• [SUPPLIED DATA]

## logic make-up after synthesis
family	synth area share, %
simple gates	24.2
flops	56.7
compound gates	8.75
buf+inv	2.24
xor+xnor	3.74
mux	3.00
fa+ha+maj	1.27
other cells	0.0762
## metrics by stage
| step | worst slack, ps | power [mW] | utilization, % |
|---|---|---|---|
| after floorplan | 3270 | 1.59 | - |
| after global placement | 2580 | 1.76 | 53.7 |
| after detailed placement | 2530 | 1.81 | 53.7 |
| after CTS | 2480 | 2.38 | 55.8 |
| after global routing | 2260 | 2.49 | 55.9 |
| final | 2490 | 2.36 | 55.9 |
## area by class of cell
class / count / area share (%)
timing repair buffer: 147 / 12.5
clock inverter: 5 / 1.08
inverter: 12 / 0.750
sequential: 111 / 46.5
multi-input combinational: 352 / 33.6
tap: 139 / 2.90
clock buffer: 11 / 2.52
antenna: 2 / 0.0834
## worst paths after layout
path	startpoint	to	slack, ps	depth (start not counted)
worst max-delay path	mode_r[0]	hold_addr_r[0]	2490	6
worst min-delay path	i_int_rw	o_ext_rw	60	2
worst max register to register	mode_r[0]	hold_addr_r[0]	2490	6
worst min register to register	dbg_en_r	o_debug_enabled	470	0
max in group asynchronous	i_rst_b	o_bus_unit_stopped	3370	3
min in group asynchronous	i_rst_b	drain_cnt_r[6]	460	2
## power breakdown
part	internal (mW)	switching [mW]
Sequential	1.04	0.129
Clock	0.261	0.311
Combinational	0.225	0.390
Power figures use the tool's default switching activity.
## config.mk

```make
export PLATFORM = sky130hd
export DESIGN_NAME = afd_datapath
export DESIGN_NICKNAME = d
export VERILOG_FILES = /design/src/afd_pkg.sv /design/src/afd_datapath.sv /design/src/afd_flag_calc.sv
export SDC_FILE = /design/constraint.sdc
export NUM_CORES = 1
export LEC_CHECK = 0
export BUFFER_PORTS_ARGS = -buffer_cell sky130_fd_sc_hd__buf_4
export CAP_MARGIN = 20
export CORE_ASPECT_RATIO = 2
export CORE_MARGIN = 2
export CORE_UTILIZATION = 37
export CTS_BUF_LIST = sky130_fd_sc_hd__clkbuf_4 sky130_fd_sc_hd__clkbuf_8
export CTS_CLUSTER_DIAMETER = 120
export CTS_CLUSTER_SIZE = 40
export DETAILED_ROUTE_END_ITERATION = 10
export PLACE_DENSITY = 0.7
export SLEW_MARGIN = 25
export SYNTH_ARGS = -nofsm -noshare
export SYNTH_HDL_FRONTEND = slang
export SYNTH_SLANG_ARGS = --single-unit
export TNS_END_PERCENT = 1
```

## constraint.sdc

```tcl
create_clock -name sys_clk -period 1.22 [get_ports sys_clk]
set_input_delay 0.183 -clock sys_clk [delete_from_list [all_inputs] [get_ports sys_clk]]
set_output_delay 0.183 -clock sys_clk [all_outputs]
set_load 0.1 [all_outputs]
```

• [WHAT YOU ARE ASKED TO DO]
Everything from the line with "1.76 | 53.7 |" through the line with "## worst paths after layout" in the listing above must be retyped exactly, with nothing added.

• [TASK OUTPUT]
| after global placement | 2580 | 1.76 | 53.7 |
| after detailed placement | 2530 | 1.81 | 53.7 |
| after CTS | 2480 | 2.38 | 55.8 |
| after global routing | 2260 | 2.49 | 55.9 |
| final | 2490 | 2.36 | 55.9 |
## area by class of cell
class / count / area share (%)
timing repair buffer: 147 / 12.5
clock inverter: 5 / 1.08
inverter: 12 / 0.750
sequential: 111 / 46.5
multi-input combinational: 352 / 33.6
tap: 139 / 2.90
clock buffer: 11 / 2.52
antenna: 2 / 0.0834
## worst paths after layout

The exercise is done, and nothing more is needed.